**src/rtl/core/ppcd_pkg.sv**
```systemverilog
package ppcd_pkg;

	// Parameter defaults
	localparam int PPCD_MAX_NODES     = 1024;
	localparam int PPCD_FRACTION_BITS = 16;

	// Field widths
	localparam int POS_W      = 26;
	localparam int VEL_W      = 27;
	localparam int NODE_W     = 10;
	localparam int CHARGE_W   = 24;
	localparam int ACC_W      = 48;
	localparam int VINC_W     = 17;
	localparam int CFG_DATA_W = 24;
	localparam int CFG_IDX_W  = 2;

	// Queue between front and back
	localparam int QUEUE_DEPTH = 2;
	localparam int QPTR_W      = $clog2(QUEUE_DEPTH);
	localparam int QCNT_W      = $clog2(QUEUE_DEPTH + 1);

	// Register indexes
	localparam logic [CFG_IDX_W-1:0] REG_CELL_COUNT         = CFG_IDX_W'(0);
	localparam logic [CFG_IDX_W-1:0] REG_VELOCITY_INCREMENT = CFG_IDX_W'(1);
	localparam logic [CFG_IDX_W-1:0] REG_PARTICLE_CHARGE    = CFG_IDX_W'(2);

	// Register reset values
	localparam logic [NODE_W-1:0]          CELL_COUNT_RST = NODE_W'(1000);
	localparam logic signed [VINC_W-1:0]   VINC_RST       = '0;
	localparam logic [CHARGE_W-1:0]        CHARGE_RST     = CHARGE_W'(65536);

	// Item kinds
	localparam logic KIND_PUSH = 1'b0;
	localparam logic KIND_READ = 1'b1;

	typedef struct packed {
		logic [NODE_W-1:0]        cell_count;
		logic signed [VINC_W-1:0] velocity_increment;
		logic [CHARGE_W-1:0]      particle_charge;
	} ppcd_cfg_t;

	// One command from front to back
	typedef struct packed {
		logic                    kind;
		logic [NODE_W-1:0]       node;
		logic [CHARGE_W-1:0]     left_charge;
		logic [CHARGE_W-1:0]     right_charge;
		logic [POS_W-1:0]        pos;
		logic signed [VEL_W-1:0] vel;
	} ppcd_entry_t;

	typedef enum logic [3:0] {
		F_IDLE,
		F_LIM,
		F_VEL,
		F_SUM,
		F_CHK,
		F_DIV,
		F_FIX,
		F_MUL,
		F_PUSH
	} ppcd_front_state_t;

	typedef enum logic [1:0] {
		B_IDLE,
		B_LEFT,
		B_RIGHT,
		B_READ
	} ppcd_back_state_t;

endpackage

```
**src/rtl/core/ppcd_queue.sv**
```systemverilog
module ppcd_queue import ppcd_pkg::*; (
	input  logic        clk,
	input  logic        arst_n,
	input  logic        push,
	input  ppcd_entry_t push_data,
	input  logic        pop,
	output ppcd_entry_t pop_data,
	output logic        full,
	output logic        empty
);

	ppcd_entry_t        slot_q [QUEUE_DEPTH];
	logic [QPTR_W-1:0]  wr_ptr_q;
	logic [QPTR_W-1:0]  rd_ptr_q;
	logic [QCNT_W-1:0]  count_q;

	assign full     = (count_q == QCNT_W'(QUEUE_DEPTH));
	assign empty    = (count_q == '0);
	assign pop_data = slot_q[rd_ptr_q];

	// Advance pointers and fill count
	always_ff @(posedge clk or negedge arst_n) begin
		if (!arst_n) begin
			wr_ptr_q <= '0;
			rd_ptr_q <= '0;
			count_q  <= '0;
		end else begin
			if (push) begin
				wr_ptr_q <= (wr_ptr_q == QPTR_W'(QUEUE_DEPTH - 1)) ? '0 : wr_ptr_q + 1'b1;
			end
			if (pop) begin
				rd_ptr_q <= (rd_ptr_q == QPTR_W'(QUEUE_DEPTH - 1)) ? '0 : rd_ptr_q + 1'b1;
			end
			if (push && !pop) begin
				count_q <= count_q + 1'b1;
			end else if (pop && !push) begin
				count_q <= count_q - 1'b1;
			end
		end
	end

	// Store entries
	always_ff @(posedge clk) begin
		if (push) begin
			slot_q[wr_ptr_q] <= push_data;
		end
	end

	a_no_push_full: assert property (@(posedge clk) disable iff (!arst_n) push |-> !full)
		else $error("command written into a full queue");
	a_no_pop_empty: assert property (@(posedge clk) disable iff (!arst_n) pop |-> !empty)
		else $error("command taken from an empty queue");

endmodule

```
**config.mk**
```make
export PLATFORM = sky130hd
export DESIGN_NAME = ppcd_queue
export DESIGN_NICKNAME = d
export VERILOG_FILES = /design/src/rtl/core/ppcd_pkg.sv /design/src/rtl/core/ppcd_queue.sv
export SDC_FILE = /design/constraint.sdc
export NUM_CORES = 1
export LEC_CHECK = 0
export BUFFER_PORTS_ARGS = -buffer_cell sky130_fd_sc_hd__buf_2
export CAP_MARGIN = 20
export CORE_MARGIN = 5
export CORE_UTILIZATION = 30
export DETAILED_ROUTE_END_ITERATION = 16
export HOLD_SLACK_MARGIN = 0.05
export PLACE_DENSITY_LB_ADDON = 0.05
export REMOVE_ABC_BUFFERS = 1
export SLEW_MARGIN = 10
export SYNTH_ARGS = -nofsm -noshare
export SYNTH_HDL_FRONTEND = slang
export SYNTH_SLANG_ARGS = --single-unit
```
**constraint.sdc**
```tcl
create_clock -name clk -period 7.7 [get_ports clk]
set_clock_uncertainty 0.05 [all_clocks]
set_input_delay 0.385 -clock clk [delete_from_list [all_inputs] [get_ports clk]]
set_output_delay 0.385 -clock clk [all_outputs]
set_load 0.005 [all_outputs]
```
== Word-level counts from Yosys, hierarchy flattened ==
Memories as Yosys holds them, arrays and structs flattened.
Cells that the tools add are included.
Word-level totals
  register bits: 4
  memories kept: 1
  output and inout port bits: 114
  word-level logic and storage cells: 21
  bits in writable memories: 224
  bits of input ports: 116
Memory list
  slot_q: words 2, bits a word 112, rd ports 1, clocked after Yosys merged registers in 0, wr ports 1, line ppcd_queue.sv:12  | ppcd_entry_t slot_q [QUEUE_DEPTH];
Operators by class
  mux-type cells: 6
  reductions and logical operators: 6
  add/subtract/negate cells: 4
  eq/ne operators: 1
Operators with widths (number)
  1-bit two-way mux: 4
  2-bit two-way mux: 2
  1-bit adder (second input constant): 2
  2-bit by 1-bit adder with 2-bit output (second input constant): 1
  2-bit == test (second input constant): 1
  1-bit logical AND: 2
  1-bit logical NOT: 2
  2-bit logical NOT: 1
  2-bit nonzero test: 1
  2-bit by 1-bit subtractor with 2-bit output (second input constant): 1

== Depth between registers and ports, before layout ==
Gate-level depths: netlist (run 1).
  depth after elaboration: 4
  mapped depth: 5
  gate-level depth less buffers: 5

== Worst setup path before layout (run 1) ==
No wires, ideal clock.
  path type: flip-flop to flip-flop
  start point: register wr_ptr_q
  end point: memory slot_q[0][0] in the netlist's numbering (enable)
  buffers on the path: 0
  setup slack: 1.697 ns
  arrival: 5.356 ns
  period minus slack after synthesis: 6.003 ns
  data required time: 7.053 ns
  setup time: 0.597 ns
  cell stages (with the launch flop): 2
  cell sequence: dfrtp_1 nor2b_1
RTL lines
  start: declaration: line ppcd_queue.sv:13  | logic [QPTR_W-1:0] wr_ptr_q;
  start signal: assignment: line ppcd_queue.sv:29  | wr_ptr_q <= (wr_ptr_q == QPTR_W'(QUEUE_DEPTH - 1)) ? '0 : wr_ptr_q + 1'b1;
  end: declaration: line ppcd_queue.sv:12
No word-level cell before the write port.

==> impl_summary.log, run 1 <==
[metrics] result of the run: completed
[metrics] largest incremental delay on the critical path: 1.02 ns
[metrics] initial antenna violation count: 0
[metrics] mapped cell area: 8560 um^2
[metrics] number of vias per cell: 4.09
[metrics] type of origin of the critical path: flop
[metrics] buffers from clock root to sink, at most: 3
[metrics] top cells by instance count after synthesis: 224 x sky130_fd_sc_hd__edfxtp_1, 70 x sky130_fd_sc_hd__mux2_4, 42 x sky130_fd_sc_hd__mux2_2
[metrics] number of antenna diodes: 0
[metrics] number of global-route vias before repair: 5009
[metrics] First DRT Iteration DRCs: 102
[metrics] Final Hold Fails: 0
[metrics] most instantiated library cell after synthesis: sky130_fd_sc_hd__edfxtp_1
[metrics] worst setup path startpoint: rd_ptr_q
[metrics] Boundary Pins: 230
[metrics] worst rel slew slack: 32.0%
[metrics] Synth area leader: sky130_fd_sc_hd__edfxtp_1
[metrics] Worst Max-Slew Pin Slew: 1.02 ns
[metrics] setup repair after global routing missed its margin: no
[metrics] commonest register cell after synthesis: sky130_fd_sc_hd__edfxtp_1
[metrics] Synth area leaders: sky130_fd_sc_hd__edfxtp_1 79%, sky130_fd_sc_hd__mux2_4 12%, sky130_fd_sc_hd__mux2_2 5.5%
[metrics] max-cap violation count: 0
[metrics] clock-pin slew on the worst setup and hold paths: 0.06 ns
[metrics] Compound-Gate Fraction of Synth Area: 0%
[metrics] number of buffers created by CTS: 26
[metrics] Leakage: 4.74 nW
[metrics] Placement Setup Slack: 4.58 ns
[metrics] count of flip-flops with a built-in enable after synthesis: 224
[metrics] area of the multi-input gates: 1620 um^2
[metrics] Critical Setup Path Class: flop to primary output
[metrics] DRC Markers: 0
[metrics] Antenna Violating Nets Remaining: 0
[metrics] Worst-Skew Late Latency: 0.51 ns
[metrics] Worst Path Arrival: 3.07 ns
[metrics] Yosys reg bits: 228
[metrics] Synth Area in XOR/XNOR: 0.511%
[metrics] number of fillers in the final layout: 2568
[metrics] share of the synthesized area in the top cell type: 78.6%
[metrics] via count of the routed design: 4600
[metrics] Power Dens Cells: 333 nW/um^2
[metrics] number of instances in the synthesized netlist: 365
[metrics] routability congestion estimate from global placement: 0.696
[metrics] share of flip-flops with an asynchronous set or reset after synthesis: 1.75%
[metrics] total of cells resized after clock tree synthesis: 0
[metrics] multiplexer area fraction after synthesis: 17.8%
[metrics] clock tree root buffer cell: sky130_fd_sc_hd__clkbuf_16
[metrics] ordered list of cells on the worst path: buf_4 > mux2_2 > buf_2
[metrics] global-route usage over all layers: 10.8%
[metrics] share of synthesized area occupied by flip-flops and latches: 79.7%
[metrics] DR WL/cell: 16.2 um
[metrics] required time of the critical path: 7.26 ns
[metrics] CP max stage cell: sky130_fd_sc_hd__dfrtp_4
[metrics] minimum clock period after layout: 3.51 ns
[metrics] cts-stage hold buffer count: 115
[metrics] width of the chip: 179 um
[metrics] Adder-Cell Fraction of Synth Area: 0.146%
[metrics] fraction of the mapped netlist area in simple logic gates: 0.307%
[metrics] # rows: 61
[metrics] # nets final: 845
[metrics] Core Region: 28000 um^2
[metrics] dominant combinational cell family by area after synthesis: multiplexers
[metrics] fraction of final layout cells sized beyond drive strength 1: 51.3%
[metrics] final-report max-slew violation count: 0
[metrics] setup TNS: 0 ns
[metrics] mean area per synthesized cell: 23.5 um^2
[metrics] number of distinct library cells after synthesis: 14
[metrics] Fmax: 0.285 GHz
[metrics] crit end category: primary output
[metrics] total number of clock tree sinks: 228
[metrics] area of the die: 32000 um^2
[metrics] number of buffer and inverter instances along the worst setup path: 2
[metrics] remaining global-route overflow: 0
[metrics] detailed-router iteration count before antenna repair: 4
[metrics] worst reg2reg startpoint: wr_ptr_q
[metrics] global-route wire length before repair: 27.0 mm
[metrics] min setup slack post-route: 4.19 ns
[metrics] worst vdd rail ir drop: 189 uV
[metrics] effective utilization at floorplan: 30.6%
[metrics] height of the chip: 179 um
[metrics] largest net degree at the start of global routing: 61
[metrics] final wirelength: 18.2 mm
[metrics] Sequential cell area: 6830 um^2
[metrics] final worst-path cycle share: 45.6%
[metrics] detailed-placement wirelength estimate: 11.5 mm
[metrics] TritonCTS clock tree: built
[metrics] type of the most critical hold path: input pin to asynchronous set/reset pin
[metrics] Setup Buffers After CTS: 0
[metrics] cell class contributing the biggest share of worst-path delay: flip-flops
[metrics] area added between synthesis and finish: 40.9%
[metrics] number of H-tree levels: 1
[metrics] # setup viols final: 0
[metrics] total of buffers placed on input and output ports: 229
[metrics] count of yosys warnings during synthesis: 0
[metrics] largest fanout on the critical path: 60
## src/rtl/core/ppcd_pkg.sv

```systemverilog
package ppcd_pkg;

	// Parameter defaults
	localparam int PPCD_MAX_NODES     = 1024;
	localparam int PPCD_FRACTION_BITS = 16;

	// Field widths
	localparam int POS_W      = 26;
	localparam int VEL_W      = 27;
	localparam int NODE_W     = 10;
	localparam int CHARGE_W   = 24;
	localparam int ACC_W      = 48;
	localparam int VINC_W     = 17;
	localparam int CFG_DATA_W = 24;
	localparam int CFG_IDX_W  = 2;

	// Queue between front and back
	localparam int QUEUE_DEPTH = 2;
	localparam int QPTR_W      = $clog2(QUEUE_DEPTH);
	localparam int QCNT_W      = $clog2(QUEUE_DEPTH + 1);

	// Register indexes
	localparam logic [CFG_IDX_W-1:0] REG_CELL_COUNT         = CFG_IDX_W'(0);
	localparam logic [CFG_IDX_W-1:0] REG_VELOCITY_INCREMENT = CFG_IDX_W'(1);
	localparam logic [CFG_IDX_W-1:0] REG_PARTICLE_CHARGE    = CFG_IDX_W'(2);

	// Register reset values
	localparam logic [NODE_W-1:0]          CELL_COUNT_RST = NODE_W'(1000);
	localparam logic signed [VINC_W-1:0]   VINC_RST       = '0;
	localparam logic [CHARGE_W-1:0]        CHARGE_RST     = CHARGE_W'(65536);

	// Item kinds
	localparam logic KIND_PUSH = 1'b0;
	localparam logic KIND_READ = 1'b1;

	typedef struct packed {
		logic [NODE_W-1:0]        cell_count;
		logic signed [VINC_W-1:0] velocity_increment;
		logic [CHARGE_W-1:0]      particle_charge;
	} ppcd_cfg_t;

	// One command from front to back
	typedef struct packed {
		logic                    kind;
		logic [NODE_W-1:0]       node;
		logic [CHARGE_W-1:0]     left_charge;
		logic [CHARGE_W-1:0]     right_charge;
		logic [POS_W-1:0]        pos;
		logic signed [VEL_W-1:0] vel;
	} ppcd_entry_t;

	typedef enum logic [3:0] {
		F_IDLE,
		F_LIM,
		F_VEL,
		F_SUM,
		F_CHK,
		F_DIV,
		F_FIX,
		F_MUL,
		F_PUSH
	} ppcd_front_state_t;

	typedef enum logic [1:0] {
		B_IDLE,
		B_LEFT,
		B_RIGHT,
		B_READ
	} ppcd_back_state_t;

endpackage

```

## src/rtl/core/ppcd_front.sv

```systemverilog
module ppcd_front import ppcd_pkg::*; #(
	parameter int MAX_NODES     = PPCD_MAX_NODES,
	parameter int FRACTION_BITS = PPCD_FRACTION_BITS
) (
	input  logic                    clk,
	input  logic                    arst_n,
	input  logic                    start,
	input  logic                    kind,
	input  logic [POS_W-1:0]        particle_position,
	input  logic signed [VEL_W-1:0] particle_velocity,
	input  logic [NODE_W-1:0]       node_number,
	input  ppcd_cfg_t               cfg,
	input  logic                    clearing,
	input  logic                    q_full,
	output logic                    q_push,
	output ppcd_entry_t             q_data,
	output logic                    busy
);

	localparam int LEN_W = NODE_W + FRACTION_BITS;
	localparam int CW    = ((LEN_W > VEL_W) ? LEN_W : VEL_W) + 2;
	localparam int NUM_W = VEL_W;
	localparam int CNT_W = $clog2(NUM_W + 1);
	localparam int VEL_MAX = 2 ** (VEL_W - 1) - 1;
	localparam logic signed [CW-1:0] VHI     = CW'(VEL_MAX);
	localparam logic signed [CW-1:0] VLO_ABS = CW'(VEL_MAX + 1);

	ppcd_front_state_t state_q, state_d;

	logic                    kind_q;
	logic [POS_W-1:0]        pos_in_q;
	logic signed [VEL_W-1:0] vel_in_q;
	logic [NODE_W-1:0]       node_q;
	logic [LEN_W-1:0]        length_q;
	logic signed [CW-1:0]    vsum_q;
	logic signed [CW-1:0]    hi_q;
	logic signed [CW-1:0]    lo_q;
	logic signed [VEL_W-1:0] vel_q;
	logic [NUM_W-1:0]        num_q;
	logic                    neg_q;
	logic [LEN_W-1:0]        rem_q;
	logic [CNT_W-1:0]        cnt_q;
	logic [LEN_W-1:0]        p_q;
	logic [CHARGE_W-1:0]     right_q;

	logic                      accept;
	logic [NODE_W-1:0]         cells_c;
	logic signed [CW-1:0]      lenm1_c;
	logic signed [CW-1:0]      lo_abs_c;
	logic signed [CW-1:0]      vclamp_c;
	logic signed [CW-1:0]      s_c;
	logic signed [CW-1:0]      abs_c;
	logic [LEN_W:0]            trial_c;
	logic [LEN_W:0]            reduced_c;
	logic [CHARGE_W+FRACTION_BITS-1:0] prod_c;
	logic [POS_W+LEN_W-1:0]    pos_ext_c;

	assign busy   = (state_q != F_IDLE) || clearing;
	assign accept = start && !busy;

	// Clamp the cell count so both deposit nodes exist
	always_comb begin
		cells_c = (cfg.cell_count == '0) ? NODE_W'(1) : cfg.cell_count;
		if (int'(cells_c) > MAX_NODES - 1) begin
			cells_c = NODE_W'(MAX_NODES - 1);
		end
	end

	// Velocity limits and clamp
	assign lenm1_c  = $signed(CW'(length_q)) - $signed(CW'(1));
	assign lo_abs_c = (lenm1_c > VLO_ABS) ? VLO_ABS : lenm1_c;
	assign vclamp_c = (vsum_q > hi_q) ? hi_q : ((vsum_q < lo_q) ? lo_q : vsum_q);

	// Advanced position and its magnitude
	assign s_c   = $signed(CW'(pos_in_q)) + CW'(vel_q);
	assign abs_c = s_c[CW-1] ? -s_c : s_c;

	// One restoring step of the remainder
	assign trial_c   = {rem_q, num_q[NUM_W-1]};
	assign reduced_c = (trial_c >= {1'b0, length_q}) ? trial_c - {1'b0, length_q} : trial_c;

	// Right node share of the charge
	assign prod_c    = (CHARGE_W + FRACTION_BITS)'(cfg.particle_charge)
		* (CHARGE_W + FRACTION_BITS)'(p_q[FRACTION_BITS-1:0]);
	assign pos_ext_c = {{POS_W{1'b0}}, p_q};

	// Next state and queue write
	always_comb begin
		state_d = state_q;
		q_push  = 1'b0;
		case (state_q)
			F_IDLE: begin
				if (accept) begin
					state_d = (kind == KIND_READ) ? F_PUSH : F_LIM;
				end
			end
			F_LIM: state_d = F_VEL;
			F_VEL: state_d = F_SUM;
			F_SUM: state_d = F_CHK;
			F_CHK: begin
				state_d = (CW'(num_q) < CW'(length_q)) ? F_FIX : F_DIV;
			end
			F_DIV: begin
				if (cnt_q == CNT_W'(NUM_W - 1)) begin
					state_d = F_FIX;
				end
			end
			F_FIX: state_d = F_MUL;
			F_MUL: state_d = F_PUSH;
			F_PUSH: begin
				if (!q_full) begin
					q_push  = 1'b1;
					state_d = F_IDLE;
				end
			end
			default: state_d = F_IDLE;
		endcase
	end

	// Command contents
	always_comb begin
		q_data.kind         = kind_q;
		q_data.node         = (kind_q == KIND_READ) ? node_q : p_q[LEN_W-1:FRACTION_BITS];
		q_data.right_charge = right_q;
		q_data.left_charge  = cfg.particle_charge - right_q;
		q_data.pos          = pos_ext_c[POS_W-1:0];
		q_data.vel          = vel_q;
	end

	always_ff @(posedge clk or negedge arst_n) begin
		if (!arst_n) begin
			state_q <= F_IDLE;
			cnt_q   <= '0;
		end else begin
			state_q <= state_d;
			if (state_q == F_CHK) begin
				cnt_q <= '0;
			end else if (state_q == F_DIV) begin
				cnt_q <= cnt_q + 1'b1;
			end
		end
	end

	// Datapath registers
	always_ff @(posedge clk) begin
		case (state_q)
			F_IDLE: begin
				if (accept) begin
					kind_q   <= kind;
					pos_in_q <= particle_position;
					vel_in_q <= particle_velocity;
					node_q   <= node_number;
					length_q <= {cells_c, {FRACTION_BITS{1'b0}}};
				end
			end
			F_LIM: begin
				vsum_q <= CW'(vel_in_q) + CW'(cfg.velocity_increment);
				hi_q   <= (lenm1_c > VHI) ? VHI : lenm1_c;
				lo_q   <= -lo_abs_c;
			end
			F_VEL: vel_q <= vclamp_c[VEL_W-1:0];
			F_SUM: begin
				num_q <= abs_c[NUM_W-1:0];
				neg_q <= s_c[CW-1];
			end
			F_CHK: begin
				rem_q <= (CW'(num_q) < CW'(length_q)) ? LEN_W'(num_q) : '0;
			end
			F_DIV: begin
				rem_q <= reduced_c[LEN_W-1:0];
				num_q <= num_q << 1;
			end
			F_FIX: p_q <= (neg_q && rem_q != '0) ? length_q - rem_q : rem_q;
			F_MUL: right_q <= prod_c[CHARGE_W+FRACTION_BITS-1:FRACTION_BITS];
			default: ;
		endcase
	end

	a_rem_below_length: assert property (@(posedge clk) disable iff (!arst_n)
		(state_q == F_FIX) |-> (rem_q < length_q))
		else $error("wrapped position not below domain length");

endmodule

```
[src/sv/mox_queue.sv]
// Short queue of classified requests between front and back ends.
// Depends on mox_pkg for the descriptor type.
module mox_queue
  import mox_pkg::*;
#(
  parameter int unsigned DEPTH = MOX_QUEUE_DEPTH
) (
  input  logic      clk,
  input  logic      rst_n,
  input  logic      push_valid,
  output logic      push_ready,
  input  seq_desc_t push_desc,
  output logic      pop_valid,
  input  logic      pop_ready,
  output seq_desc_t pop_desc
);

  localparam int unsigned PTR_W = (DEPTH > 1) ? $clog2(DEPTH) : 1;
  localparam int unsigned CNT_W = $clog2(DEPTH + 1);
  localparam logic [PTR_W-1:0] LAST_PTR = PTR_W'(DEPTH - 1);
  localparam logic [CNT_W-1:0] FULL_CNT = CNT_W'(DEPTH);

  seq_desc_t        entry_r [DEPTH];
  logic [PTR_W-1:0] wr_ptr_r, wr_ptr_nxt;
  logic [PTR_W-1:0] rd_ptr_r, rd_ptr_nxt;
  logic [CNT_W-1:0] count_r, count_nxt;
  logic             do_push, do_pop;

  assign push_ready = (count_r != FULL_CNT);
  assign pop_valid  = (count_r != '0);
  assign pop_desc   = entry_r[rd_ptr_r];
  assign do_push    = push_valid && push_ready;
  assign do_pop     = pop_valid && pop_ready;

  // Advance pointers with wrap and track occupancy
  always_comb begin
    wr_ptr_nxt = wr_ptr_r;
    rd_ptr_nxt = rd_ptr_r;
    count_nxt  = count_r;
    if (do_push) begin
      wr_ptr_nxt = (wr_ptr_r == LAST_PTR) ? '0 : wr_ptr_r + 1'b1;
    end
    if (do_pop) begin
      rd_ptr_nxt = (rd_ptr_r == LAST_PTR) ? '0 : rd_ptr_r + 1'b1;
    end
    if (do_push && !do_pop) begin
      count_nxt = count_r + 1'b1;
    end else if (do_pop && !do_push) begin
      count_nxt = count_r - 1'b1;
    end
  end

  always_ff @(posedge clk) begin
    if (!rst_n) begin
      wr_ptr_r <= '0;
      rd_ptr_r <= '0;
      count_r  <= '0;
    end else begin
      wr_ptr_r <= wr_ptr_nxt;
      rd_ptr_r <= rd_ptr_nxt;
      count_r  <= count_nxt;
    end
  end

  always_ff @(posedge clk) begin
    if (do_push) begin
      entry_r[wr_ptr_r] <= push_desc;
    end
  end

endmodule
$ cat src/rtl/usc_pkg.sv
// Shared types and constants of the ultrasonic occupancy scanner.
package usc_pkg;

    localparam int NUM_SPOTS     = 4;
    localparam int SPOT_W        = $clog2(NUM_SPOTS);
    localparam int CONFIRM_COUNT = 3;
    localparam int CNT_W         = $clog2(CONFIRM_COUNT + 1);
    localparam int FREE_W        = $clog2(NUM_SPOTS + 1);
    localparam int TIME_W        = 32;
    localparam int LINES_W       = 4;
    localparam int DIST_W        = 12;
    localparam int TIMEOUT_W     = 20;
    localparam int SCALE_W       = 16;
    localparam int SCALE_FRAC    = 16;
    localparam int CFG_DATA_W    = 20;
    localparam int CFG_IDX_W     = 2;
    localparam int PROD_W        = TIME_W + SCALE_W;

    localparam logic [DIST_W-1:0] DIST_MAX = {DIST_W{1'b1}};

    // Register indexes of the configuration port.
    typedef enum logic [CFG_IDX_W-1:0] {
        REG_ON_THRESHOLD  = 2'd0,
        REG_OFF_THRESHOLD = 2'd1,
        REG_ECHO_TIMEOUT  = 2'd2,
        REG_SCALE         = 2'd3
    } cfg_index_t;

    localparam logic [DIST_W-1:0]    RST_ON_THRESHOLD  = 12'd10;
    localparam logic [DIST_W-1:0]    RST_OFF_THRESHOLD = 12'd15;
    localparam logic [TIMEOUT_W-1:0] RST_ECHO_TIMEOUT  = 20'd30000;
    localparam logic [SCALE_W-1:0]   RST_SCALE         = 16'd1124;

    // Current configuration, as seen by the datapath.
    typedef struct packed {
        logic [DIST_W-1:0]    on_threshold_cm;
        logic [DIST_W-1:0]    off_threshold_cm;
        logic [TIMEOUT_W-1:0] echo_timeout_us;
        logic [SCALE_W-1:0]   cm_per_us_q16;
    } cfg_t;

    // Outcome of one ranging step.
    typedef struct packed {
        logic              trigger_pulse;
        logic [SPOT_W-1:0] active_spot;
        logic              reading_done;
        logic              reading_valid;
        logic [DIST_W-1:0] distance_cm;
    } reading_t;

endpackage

**DIRECTIONS:**
Taking the material above, extract exactly and only the lines from the line with "[metrics] clock tree" to the line with "[metrics] final-report max-slew", inclusive of both.

**ANSWER FOR THIS EXERCISE:**
[metrics] clock tree root buffer cell: sky130_fd_sc_hd__clkbuf_16
[metrics] ordered list of cells on the worst path: buf_4 > mux2_2 > buf_2
[metrics] global-route usage over all layers: 10.8%
[metrics] share of synthesized area occupied by flip-flops and latches: 79.7%
[metrics] DR WL/cell: 16.2 um
[metrics] required time of the critical path: 7.26 ns
[metrics] CP max stage cell: sky130_fd_sc_hd__dfrtp_4
[metrics] minimum clock period after layout: 3.51 ns
[metrics] cts-stage hold buffer count: 115
[metrics] width of the chip: 179 um
[metrics] Adder-Cell Fraction of Synth Area: 0.146%
[metrics] fraction of the mapped netlist area in simple logic gates: 0.307%
[metrics] # rows: 61
[metrics] # nets final: 845
[metrics] Core Region: 28000 um^2
[metrics] dominant combinational cell family by area after synthesis: multiplexers
[metrics] fraction of final layout cells sized beyond drive strength 1: 51.3%
[metrics] final-report max-slew violation count: 0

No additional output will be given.